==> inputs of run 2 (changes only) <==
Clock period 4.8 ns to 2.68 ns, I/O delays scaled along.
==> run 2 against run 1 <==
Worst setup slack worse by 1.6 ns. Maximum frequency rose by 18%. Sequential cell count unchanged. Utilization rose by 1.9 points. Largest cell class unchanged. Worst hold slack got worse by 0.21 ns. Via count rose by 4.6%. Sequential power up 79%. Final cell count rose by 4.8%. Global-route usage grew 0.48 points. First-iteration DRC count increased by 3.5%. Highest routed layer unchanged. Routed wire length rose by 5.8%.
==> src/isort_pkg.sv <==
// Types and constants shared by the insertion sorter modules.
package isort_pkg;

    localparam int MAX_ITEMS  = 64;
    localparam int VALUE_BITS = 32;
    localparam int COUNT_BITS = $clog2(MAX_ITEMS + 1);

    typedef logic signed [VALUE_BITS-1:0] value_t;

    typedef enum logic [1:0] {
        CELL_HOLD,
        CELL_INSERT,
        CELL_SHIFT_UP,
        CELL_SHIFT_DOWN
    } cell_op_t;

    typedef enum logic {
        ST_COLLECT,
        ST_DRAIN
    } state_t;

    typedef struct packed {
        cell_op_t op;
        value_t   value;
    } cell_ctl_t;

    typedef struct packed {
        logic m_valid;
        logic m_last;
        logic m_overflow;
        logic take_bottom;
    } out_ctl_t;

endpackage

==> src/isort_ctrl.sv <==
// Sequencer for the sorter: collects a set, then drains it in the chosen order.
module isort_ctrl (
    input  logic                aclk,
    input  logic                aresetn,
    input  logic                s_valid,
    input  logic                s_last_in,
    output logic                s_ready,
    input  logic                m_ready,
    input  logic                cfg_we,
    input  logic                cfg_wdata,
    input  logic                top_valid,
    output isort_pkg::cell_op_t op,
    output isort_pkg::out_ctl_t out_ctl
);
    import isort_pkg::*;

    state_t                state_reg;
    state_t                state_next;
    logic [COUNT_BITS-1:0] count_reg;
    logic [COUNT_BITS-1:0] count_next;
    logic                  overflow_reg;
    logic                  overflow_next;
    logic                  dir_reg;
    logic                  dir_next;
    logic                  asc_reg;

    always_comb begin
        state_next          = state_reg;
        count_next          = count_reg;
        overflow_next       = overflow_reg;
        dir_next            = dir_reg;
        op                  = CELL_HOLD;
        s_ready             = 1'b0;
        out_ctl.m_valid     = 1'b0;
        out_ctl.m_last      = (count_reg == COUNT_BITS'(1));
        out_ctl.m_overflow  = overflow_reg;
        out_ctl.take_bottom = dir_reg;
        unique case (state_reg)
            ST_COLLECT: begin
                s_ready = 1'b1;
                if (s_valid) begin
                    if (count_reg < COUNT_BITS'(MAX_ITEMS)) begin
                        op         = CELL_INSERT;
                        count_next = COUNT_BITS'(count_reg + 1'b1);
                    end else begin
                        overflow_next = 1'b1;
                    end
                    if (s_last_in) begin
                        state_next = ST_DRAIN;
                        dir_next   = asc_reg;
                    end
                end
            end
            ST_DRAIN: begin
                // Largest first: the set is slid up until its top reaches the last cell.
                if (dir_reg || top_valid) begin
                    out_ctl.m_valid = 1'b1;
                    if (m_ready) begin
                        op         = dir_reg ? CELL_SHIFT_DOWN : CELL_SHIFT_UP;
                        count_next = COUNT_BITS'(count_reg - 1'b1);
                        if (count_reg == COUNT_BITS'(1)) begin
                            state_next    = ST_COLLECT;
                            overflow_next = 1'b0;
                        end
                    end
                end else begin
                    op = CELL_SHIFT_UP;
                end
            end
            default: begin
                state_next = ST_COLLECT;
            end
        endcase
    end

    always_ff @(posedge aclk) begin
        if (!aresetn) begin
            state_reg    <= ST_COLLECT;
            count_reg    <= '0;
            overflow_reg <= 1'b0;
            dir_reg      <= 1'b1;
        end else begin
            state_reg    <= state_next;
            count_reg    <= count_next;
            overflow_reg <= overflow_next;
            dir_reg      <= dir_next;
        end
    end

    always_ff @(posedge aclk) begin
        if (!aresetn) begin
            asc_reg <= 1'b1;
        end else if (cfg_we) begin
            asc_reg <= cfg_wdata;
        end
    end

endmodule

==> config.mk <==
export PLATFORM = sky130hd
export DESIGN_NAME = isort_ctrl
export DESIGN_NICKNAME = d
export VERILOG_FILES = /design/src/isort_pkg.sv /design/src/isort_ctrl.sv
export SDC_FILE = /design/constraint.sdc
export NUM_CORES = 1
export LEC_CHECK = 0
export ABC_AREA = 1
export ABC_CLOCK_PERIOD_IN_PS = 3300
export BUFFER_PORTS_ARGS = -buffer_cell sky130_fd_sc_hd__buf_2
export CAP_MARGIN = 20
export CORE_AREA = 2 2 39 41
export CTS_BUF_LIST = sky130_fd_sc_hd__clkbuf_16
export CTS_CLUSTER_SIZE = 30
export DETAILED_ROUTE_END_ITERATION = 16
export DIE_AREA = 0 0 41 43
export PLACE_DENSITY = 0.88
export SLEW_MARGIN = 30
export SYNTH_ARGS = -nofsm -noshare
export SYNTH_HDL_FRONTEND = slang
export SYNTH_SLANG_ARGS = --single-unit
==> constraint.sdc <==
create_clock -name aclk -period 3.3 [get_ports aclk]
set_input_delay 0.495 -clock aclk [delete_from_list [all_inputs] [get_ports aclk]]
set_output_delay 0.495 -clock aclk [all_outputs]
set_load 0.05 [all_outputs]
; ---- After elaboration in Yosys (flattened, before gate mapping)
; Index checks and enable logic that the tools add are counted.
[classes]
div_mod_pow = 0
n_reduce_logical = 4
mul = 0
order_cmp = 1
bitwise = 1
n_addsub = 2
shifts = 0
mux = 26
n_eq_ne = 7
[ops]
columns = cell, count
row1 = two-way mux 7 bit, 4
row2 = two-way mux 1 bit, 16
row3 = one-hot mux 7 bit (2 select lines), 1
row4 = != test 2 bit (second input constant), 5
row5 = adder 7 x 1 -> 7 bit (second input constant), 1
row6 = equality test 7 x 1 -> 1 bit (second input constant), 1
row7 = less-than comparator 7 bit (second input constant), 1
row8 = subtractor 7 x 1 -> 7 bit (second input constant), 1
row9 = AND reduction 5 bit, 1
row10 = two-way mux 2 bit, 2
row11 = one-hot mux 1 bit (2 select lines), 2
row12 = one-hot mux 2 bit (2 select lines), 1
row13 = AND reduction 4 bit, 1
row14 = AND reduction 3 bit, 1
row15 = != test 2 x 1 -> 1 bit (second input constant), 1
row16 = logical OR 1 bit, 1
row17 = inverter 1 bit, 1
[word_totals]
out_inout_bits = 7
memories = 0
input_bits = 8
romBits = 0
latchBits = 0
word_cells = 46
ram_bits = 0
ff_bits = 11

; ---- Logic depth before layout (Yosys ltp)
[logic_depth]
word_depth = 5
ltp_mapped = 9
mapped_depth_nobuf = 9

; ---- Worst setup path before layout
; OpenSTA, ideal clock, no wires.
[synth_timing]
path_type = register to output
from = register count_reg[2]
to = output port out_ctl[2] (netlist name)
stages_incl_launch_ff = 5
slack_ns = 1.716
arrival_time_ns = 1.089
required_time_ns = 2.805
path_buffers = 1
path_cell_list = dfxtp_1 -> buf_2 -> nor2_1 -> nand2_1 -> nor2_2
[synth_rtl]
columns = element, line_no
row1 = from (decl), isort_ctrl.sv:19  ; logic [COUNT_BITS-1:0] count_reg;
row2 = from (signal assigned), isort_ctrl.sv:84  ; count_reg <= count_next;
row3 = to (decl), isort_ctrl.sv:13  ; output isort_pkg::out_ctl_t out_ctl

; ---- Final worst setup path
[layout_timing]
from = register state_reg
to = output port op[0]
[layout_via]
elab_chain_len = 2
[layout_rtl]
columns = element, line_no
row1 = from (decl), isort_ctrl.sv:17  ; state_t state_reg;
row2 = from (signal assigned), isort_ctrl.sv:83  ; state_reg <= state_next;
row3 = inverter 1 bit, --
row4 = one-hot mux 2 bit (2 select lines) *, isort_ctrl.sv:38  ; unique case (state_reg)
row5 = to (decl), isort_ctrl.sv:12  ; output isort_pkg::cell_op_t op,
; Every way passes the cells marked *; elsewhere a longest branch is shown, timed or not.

────────────────────

● WHAT YOU NEED TO DO: Track down every line in the entries that includes the string "localparam", and copy it.

● EXERCISE RESPONSE:
    localparam int MAX_ITEMS  = 64;
    localparam int VALUE_BITS = 32;
    localparam int COUNT_BITS = $clog2(MAX_ITEMS + 1);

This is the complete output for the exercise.